De volgende personen hebben zich als benadeelde partij in het strafproces gevoegd met een vordering tot schadevergoeding:
1. [slachtoffer 1] , tot een bedrag van € 15.375,00 ter vergoeding van materiële schade en
€ 20.000,00 ter vergoeding van immateriële schade, vermeerderd met wettelijke rente vanaf de datum waarop de schade is ontstaan;
2. [ [slachtoffer 2] , tot een bedrag van € 20.000,00 ter vergoeding van immateriële schade,vermeerderd met wettelijke rente vanaf de datum waarop de schade is ontstaan.
Standpunt van de officier van justitie
De officier van justitie heeft zich op het standpunt gesteld dat de vorderingen de benadeelde partijen integraal kunnen worden toegewezen, met oplegging van de schadevergoedingsmaatregel.
Standpunt van de verdediging
De raadsman heeft zich, gelet op de door hem bepleite integrale vrijspraak, op het standpunt gesteld dat de benadeelde partijen niet ontvankelijk dienen te worden verklaard in de vorderingen.
Oordeel van de rechtbank
De rechtbank acht de feiten niet bewezen waaruit de schade zou zijn ontstaan. De benadeelde partijen zullen daarom niet ontvankelijk worden verklaard in de vorderingen.

Uitspraak

De rechtbank

Verklaart niet bewezen hetgeen verdachte onder 1, 2 en 3 ten laste is gelegd en spreekt verdachte daarvan vrij.

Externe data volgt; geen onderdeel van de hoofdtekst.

`src/rtl/cave_ddr_pkg.sv`:
```
// Shared DDR types for the cave DDR download/upload paths.
// Contents:
//   ddr_addr_t      32-bit DDR byte address
//   ddr_data_t      64-bit DDR beat
//   DDR_BEAT_BYTES  bytes per 64-bit beat
//   upload_state_t  control states of the upload reader
//   beat_lane()     picks one 16-bit lane out of a beat (lane 0 = bits 15:0)
package cave_ddr_pkg;

    typedef logic [31:0] ddr_addr_t;
    typedef logic [63:0] ddr_data_t;

    localparam int DDR_BEAT_BYTES = 8;

    typedef enum logic [1:0] {
        IDLE,
        REQ,
        FILL,
        SERVE
    } upload_state_t;

    function automatic logic [15:0] beat_lane(input ddr_data_t beat, input logic [1:0] lane);
        return beat[{lane, 4'b0000} +: 16];
    endfunction

endpackage

```
`src/rtl/ddr_upload_reader_if.sv`:
```
// Signal bundle between the upload reader and its environment (hps_io on the
// ioctl side, the DDR arbiter on the Avalon side).
//   ioctl_upload/ioctl_rd/ioctl_addr  read requests from hps_io
//   ioctl_din/ioctl_wait              read data and stall back to hps_io
//   ddr_rd/ddr_addr/ddr_burst_count   Avalon burst read request
//   ddr_wait_req/ddr_valid/ddr_dout   arbiter backpressure and read beats
// Modport master is the reader itself (it masters the DDR burst);
// modport slave is the environment that answers it.
interface ddr_upload_reader_if;
    import cave_ddr_pkg::*;

    logic        ioctl_upload;
    logic        ioctl_rd;
    logic [24:0] ioctl_addr;
    logic [15:0] ioctl_din;
    logic        ioctl_wait;

    logic        ddr_rd;
    ddr_addr_t   ddr_addr;
    logic [7:0]  ddr_burst_count;
    logic        ddr_wait_req;
    logic        ddr_valid;
    ddr_data_t   ddr_dout;

    modport master (
        input  ioctl_upload, ioctl_rd, ioctl_addr,
        output ioctl_din, ioctl_wait,
        output ddr_rd, ddr_addr, ddr_burst_count,
        input  ddr_wait_req, ddr_valid, ddr_dout
    );

    modport slave (
        output ioctl_upload, ioctl_rd, ioctl_addr,
        input  ioctl_din, ioctl_wait,
        input  ddr_rd, ddr_addr, ddr_burst_count,
        output ddr_wait_req, ddr_valid, ddr_dout
    );

endinterface

```
`src/rtl/upload_line_buffer.sv`:
```
// One cached DDR line: BURST_LEN x 64-bit registers, written one beat at a
// time, read as a 16-bit word selected by (beat, lane).
// Ports:
//   clk_sys           clock
//   wr_en/wr_beat     store wr_data into the given beat
//   rd_beat/rd_lane   combinational 16-bit read selection
//   rd_data           selected 16-bit word
// No reset: contents are only ever read after a full line fill.
module upload_line_buffer
    import cave_ddr_pkg::*;
#(
    parameter int BURST_LEN = 4,
    parameter int BEAT_W    = 2
) (
    input  logic              clk_sys,
    input  logic              wr_en,
    input  logic [BEAT_W-1:0] wr_beat,
    input  ddr_data_t         wr_data,
    input  logic [BEAT_W-1:0] rd_beat,
    input  logic [1:0]        rd_lane,
    output logic [15:0]       rd_data
);

    ddr_data_t line_q [BURST_LEN];
    ddr_data_t line_d [BURST_LEN];

    always_comb begin
        line_d = line_q;
        if (wr_en) begin
            line_d[wr_beat] = wr_data;
        end
    end

    always_ff @(posedge clk_sys) begin
        line_q <= line_d;
    end

    assign rd_data = beat_lane(line_q[rd_beat], rd_lane);

endmodule

```
`src/rtl/ddr_upload_reader.sv`:
```
// Serves hps_io 16-bit upload reads from a one-line cache filled by DDR
// burst reads through the arbiter.
// Ports:
//   clk_sys   system clock
//   reset_n   asynchronous active-low reset
//   bus       ddr_upload_reader_if.master (ioctl side + Avalon read side)
// A hit returns ioctl_din one cycle after ioctl_rd without stalling; a miss
// raises ioctl_wait, fetches the whole line, then serves the word.
module ddr_upload_reader
    import cave_ddr_pkg::*;
#(
    parameter ddr_addr_t BASE_ADDR = 32'h0000_0000,
    parameter int        BURST_LEN = 4
) (
    input  logic                       clk_sys,
    input  logic                       reset_n,
    ddr_upload_reader_if.master        bus
);

    localparam int LINE_BYTES = BURST_LEN * DDR_BEAT_BYTES;
    localparam int OFF_W      = $clog2(LINE_BYTES);
    localparam int BEAT_SHIFT = $clog2(DDR_BEAT_BYTES);
    localparam int BEAT_W     = (BURST_LEN > 1) ? $clog2(BURST_LEN) : 1;
    localparam int TAG_W      = 25 - OFF_W;
    localparam logic [BEAT_W-1:0] LAST_BEAT = BEAT_W'(BURST_LEN - 1);

    function automatic logic [TAG_W-1:0] tag_of(input logic [24:0] a);
        return TAG_W'(a >> OFF_W);
    endfunction

    function automatic logic [BEAT_W-1:0] beat_of(input logic [24:0] a);
        return BEAT_W'((a >> BEAT_SHIFT) & 25'(BURST_LEN - 1));
    endfunction

    upload_state_t     state_q, state_d;
    logic [24:0]       addr_q, addr_d;
    logic [BEAT_W-1:0] beat_cnt_q, beat_cnt_d;
    logic [TAG_W-1:0]  tag_q, tag_d;
    logic              tag_valid_q, tag_valid_d;
    logic              upload_prev_q;
    logic [15:0]       ioctl_din_q, ioctl_din_d;
    logic              ioctl_wait_q, ioctl_wait_d;
    logic              ddr_rd_q, ddr_rd_d;
    ddr_addr_t         ddr_addr_q, ddr_addr_d;

    logic              upload_rise;
    logic              hit;
    logic              fill_done;
    logic              wr_en;
    logic [BEAT_W-1:0] wr_beat;
    logic [24:0]       rd_sel_addr;
    logic [15:0]       line_rd_data;

    // A new upload session may follow DDR writes, so the cached line is
    // treated as stale from the very cycle the session starts.
    assign upload_rise = bus.ioctl_upload && !upload_prev_q;
    assign hit         = tag_valid_q && !upload_rise && (tag_q == tag_of(bus.ioctl_addr));

    // SERVE reads the word latched at miss time; IDLE answers hits live.
    assign rd_sel_addr = (state_q == SERVE) ? addr_q : bus.ioctl_addr;

    upload_line_buffer #(
        .BURST_LEN (BURST_LEN),
        .BEAT_W    (BEAT_W)
    ) u_line (
        .clk_sys (clk_sys),
        .wr_en   (wr_en),
        .wr_beat (wr_beat),
        .wr_data (bus.ddr_dout),
        .rd_beat (beat_of(rd_sel_addr)),
        .rd_lane (rd_sel_addr[2:1]),
        .rd_data (line_rd_data)
    );

    // Control FSM: request the line on a miss, collect the burst, then hand
    // the word back. Beats arriving outside REQ-accept/FILL are dropped.
    always_comb begin
        state_d      = state_q;
        addr_d       = addr_q;
        beat_cnt_d   = beat_cnt_q;
        tag_d        = tag_q;
        tag_valid_d  = tag_valid_q;
        ioctl_din_d  = ioctl_din_q;
        ioctl_wait_d = ioctl_wait_q;
        ddr_rd_d     = ddr_rd_q;
        ddr_addr_d   = ddr_addr_q;
        wr_en        = 1'b0;
        wr_beat      = '0;
        fill_done    = 1'b0;

        case (state_q)
            IDLE: begin
                if (bus.ioctl_rd && bus.ioctl_upload) begin
                    if (hit) begin
                        ioctl_din_d = line_rd_data;
                    end else begin
                        addr_d       = bus.ioctl_addr;
                        ioctl_wait_d = 1'b1;
                        ddr_rd_d     = 1'b1;
                        ddr_addr_d   = BASE_ADDR + (ddr_addr_t'(tag_of(bus.ioctl_addr)) << OFF_W);
                        state_d      = REQ;
                    end
                end
            end
            REQ: begin
                if (!bus.ddr_wait_req) begin
                    ddr_rd_d   = 1'b0;
                    beat_cnt_d = '0;
                    state_d    = FILL;
                    if (bus.ddr_valid) begin
                        wr_en = 1'b1;
                        if (BURST_LEN == 1) begin
                            fill_done = 1'b1;
                        end else begin
                            beat_cnt_d = BEAT_W'(1);
                        end
                    end
                end
            end
            FILL: begin
                if (bus.ddr_valid) begin
                    wr_en   = 1'b1;
                    wr_beat = beat_cnt_q;
                    if (beat_cnt_q == LAST_BEAT) begin
                        fill_done = 1'b1;
                    end else begin
                        beat_cnt_d = beat_cnt_q + 1'b1;
                    end
                end
            end
            SERVE: begin
                ioctl_din_d  = line_rd_data;
                ioctl_wait_d = 1'b0;
                state_d      = IDLE;
            end
            default: state_d = IDLE;
        endcase

        if (fill_done) begin
            tag_valid_d = 1'b1;
            tag_d       = tag_of(addr_q);
            state_d     = SERVE;
        end

        if (upload_rise) begin
            tag_valid_d = 1'b0;
        end
    end

    always_ff @(posedge clk_sys or negedge reset_n) begin
        if (!reset_n) begin
            state_q       <= IDLE;
            addr_q        <= '0;
            beat_cnt_q    <= '0;
            tag_q         <= '0;
            tag_valid_q   <= 1'b0;
            upload_prev_q <= 1'b0;
            ioctl_din_q   <= '0;
            ioctl_wait_q  <= 1'b0;
            ddr_rd_q      <= 1'b0;
            ddr_addr_q    <= '0;
        end else begin
            state_q       <= state_d;
            addr_q        <= addr_d;
            beat_cnt_q    <= beat_cnt_d;
            tag_q         <= tag_d;
            tag_valid_q   <= tag_valid_d;
            upload_prev_q <= bus.ioctl_upload;
            ioctl_din_q   <= ioctl_din_d;
            ioctl_wait_q  <= ioctl_wait_d;
            ddr_rd_q      <= ddr_rd_d;
            ddr_addr_q    <= ddr_addr_d;
        end
    end

    assign bus.ioctl_din       = ioctl_din_q;
    assign bus.ioctl_wait      = ioctl_wait_q;
    assign bus.ddr_rd          = ddr_rd_q;
    assign bus.ddr_addr        = ddr_addr_q;
    assign bus.ddr_burst_count = 8'(BURST_LEN);

endmodule

```
`src/flat_wrapper.sv`:
```
// flat-port wrapper written by rule: the top's interface ports become plain ports
module ddr_upload_reader_flat import cave_ddr_pkg::*;
#(
    parameter ddr_addr_t BASE_ADDR = 32'h0000_0000,
    parameter int        BURST_LEN = 4
)
  (clk_sys, reset_n, bus_ioctl_upload, bus_ioctl_rd, bus_ioctl_addr, bus_ioctl_din, bus_ioctl_wait, bus_ddr_rd, bus_ddr_addr, bus_ddr_burst_count, bus_ddr_wait_req, bus_ddr_valid, bus_ddr_dout);
  ddr_upload_reader_if bus_i ();
  input  logic clk_sys;
  input  logic reset_n;
  input wire logic [$bits(bus_i.ioctl_upload)-1:0] bus_ioctl_upload;
  input wire logic [$bits(bus_i.ioctl_rd)-1:0] bus_ioctl_rd;
  input wire logic [$bits(bus_i.ioctl_addr)-1:0] bus_ioctl_addr;
  output wire logic [$bits(bus_i.ioctl_din)-1:0] bus_ioctl_din;
  output wire logic [$bits(bus_i.ioctl_wait)-1:0] bus_ioctl_wait;
  output wire logic [$bits(bus_i.ddr_rd)-1:0] bus_ddr_rd;
  output wire logic [$bits(bus_i.ddr_addr)-1:0] bus_ddr_addr;
  output wire logic [$bits(bus_i.ddr_burst_count)-1:0] bus_ddr_burst_count;
  input wire logic [$bits(bus_i.ddr_wait_req)-1:0] bus_ddr_wait_req;
  input wire logic [$bits(bus_i.ddr_valid)-1:0] bus_ddr_valid;
  input wire logic [$bits(bus_i.ddr_dout)-1:0] bus_ddr_dout;
  assign bus_i.ioctl_upload = bus_ioctl_upload;
  assign bus_i.ioctl_rd = bus_ioctl_rd;
  assign bus_i.ioctl_addr = bus_ioctl_addr;
  assign bus_ioctl_din = bus_i.ioctl_din;
  assign bus_ioctl_wait = bus_i.ioctl_wait;
  assign bus_ddr_rd = bus_i.ddr_rd;
  assign bus_ddr_addr = bus_i.ddr_addr;
  assign bus_ddr_burst_count = bus_i.ddr_burst_count;
  assign bus_i.ddr_wait_req = bus_ddr_wait_req;
  assign bus_i.ddr_valid = bus_ddr_valid;
  assign bus_i.ddr_dout = bus_ddr_dout;
  ddr_upload_reader #(.BASE_ADDR(BASE_ADDR), .BURST_LEN(BURST_LEN)) u_core (.clk_sys(clk_sys), .reset_n(reset_n), .bus(bus_i));
endmodule
```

Ten aanzien van 18/306304, feit 1 en 2:
Verklaart de vordering van [slachtoffer 1] niet-ontvankelijk. De vordering kan slechts bij de burgerlijke rechter worden aangebracht.
Ten aanzien van 18/306304, feit 3:
Verklaart de vordering van [slachtoffer 2] niet-ontvankelijk. De vordering kan slechts bij de burgerlijke rechter worden aangebracht.

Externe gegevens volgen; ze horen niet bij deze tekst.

## config.mk

```make
export PLATFORM = sky130hd
export DESIGN_NAME = reg_bus_arbiter
export DESIGN_NICKNAME = d
export VERILOG_FILES = /design/src/rtl/reg_bus_pkg.sv /design/src/rtl/rr_picker.sv /design/src/rtl/reg_bus_arbiter.sv
export SDC_FILE = /design/constraint.sdc
export NUM_CORES = 1
export LEC_CHECK = 0
export ABC_AREA = 1
export CAP_MARGIN = 40
export CORE_ASPECT_RATIO = 1.25
export CORE_UTILIZATION = 42
export CTS_CLUSTER_DIAMETER = 200
export DETAILED_ROUTE_END_ITERATION = 6
export HOLD_SLACK_MARGIN = 0.03
export PLACE_DENSITY = 0.74
export SETUP_SLACK_MARGIN = 0.1
export SLEW_MARGIN = 20
export SYNTH_ARGS = -nofsm -noshare
export SYNTH_HDL_FRONTEND = slang
export SYNTH_SLANG_ARGS = --single-unit
```

## constraint.sdc

```tcl
create_clock -name clk -period 2 [get_ports clk]
set_input_delay 0.5 -clock clk [delete_from_list [all_inputs] [get_ports clk]]
set_output_delay 0.5 -clock clk [all_outputs]
set_load 0.01 [all_outputs]
```

## src/rtl/reg_bus_pkg.sv

```systemverilog
// rtl/reg_bus_pkg.sv - shared FSM states, default widths and index helper for the register-bus arbiter
package reg_bus_pkg;

  typedef enum logic [1:0] {
    IDLE  = 2'd0,
    GRANT = 2'd1,
    LOAD  = 2'd2,
    DONE  = 2'd3
  } state_t;

  localparam int DEF_DW     = 8;
  localparam int DEF_REG_AW = 2;

  function automatic int clog2(input int value);
    int r;
    r = 0;
    while ((1 << r) < value) r++;
    return r;
  endfunction

endpackage

```

## src/rtl/rr_picker.sv

```systemverilog
// rtl/rr_picker.sv - combinational round-robin picker: first set request at or above the pointer, wrapping
module rr_picker #(
  parameter int NUM_REQ = 4,
  parameter int IW      = 2
) (
  input  logic [NUM_REQ-1:0] i_req,
  input  logic [IW-1:0]      i_ptr,
  output logic [NUM_REQ-1:0] o_gnt_oh,
  output logic [IW-1:0]      o_idx,
  output logic               o_valid
);

  int          w_pos;
  logic [IW-1:0] w_sel;

  always_comb begin
    o_gnt_oh = '0;
    o_idx    = '0;
    o_valid  = 1'b0;
    w_pos    = 0;
    w_sel    = '0;
    for (int k = 0; k < NUM_REQ; k++) begin
      w_pos = int'(i_ptr) + k;
      if (w_pos >= NUM_REQ) w_pos = w_pos - NUM_REQ;
      w_sel = IW'(w_pos);
      if (!o_valid && i_req[w_sel]) begin
        o_valid         = 1'b1;
        o_idx           = w_sel;
        o_gnt_oh[w_sel] = 1'b1;
      end
    end
  end

endmodule

```

## src/rtl/reg_bus_arbiter.sv

```systemverilog
// rtl/reg_bus_arbiter.sv - round-robin arbiter for the shared register-load bus (IDLE/GRANT/LOAD/DONE)
// Optional write protection with per-register mask and err pulse: define REG_WRITE_PROTECT_EN.
module reg_bus_arbiter
  import reg_bus_pkg::*;
#(
  parameter int NUM_REQ = 4,
  parameter int NUM_REG = 4,
  parameter int DW      = DEF_DW,
  parameter int REG_AW  = DEF_REG_AW
) (
  input  logic                      clk,
  input  logic                      rst,
  input  logic [NUM_REQ-1:0]        req,
  input  logic [NUM_REQ*REG_AW-1:0] req_dst,
  input  logic [NUM_REQ*DW-1:0]     req_data,
`ifdef REG_WRITE_PROTECT_EN
  input  logic [NUM_REG-1:0]        wp_mask,
  output logic [NUM_REQ-1:0]        err,
`endif
  output logic [NUM_REQ-1:0]        gnt,
  output logic [NUM_REQ-1:0]        done,
  output logic [DW-1:0]             bus_d,
  output logic [NUM_REG-1:0]        reg_en,
  output logic                      busy
);

  localparam int RIW = (clog2(NUM_REQ) < 1) ? 1 : clog2(NUM_REQ);

  state_t              r_state;
  state_t              w_state_nxt;
  logic [RIW-1:0]      r_ptr;
  logic [RIW-1:0]      r_win_idx;
  logic [NUM_REQ-1:0]  r_win_oh;
  logic [REG_AW-1:0]   r_dst;
  logic                r_wp;
  logic [DW-1:0]       r_bus_d;
  logic [NUM_REQ-1:0]  r_gnt;
  logic [NUM_REQ-1:0]  r_done;
  logic [NUM_REG-1:0]  r_reg_en;

  logic [NUM_REQ-1:0]  w_pick_oh;
  logic [RIW-1:0]      w_pick_idx;
  logic                w_pick_valid;
  logic [REG_AW-1:0]   w_pick_dst;
  logic [DW-1:0]       w_pick_data;
  logic                w_pick_wp;
  logic [NUM_REG-1:0]  w_en_oh;
  logic [NUM_REQ-1:0]  w_gnt_nxt;
  logic [NUM_REQ-1:0]  w_done_nxt;
  logic [NUM_REG-1:0]  w_reg_en_nxt;

  rr_picker #(
    .NUM_REQ (NUM_REQ),
    .IW      (RIW)
  ) u_rr_picker (
    .i_req    (req),
    .i_ptr    (r_ptr),
    .o_gnt_oh (w_pick_oh),
    .o_idx    (w_pick_idx),
    .o_valid  (w_pick_valid)
  );

  assign w_pick_dst  = req_dst[w_pick_idx*REG_AW +: REG_AW];
  assign w_pick_data = req_data[w_pick_idx*DW +: DW];

`ifdef REG_WRITE_PROTECT_EN
  always_comb begin
    w_pick_wp = 1'b0;
    for (int k = 0; k < NUM_REG; k++)
      if (w_pick_dst == REG_AW'(k)) w_pick_wp = wp_mask[k];
  end
`else
  assign w_pick_wp = 1'b0;
`endif

  // Destinations beyond NUM_REG never match, so out-of-range transfers decode to all-zero.
  always_comb begin
    w_en_oh = '0;
    for (int k = 0; k < NUM_REG; k++)
      if (r_dst == REG_AW'(k)) w_en_oh[k] = ~r_wp;
  end

  always_ff @(posedge clk) begin
    if (rst) r_state <= IDLE;
    else     r_state <= w_state_nxt;
  end

  always_comb begin
    w_state_nxt = r_state;
    case (r_state)
      IDLE:    if (w_pick_valid) w_state_nxt = GRANT;
      GRANT:   w_state_nxt = LOAD;
      LOAD:    w_state_nxt = DONE;
      DONE:    w_state_nxt = IDLE;
      default: w_state_nxt = IDLE;
    endcase
  end

  // Outputs are computed for the upcoming state and registered alongside it.
  always_comb begin
    w_gnt_nxt    = '0;
    w_done_nxt   = '0;
    w_reg_en_nxt = '0;
    case (w_state_nxt)
      GRANT:   w_gnt_nxt = (r_state == IDLE) ? w_pick_oh : r_win_oh;
      LOAD: begin
        w_gnt_nxt    = r_win_oh;
        w_reg_en_nxt = w_en_oh;
      end
      DONE: begin
        w_gnt_nxt  = r_win_oh;
        w_done_nxt = r_win_oh;
      end
      default: ;
    endcase
  end

  always_ff @(posedge clk) begin
    if (rst) begin
      r_ptr     <= '0;
      r_win_idx <= '0;
      r_win_oh  <= '0;
      r_dst     <= '0;
      r_wp      <= 1'b0;
      r_bus_d   <= '0;
      r_gnt     <= '0;
      r_done    <= '0;
      r_reg_en  <= '0;
    end else begin
      r_gnt    <= w_gnt_nxt;
      r_done   <= w_done_nxt;
      r_reg_en <= w_reg_en_nxt;
      if (r_state == IDLE && w_pick_valid) begin
        r_win_idx <= w_pick_idx;
        r_win_oh  <= w_pick_oh;
        r_dst     <= w_pick_dst;
        r_wp      <= w_pick_wp;
        r_bus_d   <= w_pick_data;
      end
      if (r_state == DONE)
        r_ptr <= (int'(r_win_idx) == NUM_REQ - 1) ? '0 : r_win_idx + 1'b1;
    end
  end

`ifdef REG_WRITE_PROTECT_EN
  logic [NUM_REQ-1:0] r_err;

  always_ff @(posedge clk) begin
    if (rst) r_err <= '0;
    else     r_err <= r_wp ? w_done_nxt : '0;
  end

  assign err = r_err;
`endif

  assign gnt    = r_gnt;
  assign done   = r_done;
  assign reg_en = r_reg_en;
  assign bus_d  = r_bus_d;
  assign busy   = (r_state != IDLE);

endmodule
```

# [Yosys cells after proc, flatten, opt, wreduce, memory -nomap -nowiden]
# Index checks and enable logic that the tools add are counted.
# Widths: inputs -> output; s select.
[word_totals] output_inout_bits=21 ff_bits=32
[classes] eq_ne=10 add_sub_neg=8 shift=2 muxes=37 bitwise=9 n_reduce_logical=20 order_cmp=12
[ops] cell="$shiftx 32x6->8" count=1
[ops] cell="$mux 2" count=10
[ops] cell="$mux 4" count=5
[ops] cell="$eq 2x2->1 const B" count=6
[ops] cell="$lt 2x3->1 const B" count=4
[ops] cell="$mux 1" count=12
[ops] cell="$or 4x4->4" count=3
[ops] cell="$reduce_or 3->1" count=4
[ops] cell="$ge 3x3->1 const B" count=3
[ops] cell="$bmux 1 s2" count=4
[ops] cell="$demux 1 s2" count=4
[ops] cell="$eq 2x1->1 const B" count=4
[ops] cell="$ge 2x1->1 const B" count=4
[ops] cell="$logic_and 1x1->1" count=8
[ops] cell="$pmux 2 s4" count=1
[ops] cell="$pmux 4 s2" count=1
[ops] cell="$shiftx 8x4->2" count=1
[ops] cell="$sub 2x1->2 const B" count=4
[ops] cell="$add 2x2->3 const B" count=2
[ops] cell="$not 1->1" count=6
[ops] cell="$logic_not 2->1" count=2
[ops] cell="$reduce_or 2->1" count=2
[ops] cell="$add 2x1->3 const B" count=1
[ops] cell="$ge 2x3->1 const B" count=1
[ops] cell="other kinds (3)" count=5

# [Longest topological paths before layout]
# Gate-level depths: netlist (run 1).
[depth] depth_word=19 mapped_depth=17 depth_no_buf=15

# [Cells and area by module]
# Synthesis (run 1) repeated with hierarchy kept, for this count alone.
[hier_totals] cells_unflattened=298 hier_area_um2=1971.9
[by_module_without_submodules] module="reg_bus_arbiter" area_each_um2=1531.5 cells_each=224 instances=1
[by_module_without_submodules] module="rr_picker" area_each_um2=440.4 cells_each=74 instances=1

# [Least setup slack after synthesis (run 1)]
# OpenSTA, ideal clock, no wires.
[synth_timing] kind="reg2reg" startpoint="register r_ptr[0]" endpoint="register r_dst[0]" setup_slack_ns=-0.091 path_buffers=2 arrival_ns=1.982 required_ns=1.891 path_stages_with_launch=15 cell_sequence="dfxtp_1 -> buf_6 -> inv_6 -> ha_1 -> inv_1 -> nand3_2 -> nand2_4 -> nand4_2 -> nand2_4 -> buf_2 -> nand3b_1 -> nand3_1 -> nand3_1 -> nand2_1 -> inv_1"
[synth_via] elab_chain_len=15 elab_cells_between_ends=39
[synth_rtl] item="start: declaration" line="reg_bus_arbiter.sv:31" source="logic [RIW-1:0] r_ptr;"
[synth_rtl] item="start signal: assignment" line="reg_bus_arbiter.sv:141" source="r_ptr <= (int'(r_win_idx) == NUM_REQ - 1) ? '0 : r_win_idx + 1'b1;"
[synth_rtl] item="branches (longest 15 deep; another with $add 2x1->3)"
[synth_rtl] item="end signal: assignment" line="reg_bus_arbiter.sv:136" source="r_dst <= w_pick_dst;"
[synth_rtl] item="end: declaration" line="reg_bus_arbiter.sv:34" source="logic [REG_AW-1:0] r_dst;"
# Parallel ways; which one is timed is not known. The select of a mux whose other input is x is not followed.
# A chain may end at the register's enable or synchronous reset.

# [Worst setup path after layout (run 1)]
# Same ends and word-level chain as after synthesis.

Dit vonnis is gewezen door mr. O.J. Bosker, voorzitter, mr. M.J.B. Holsink en mr. J. Faber, rechters, bijgestaan door mr. L. van der Weide, griffier, en uitgesproken ter openbare terechtzitting van deze rechtbank op 17 februari 2023.
Mrs. Holsink en Faber zijn buiten staat dit vonnis mede te ondertekenen.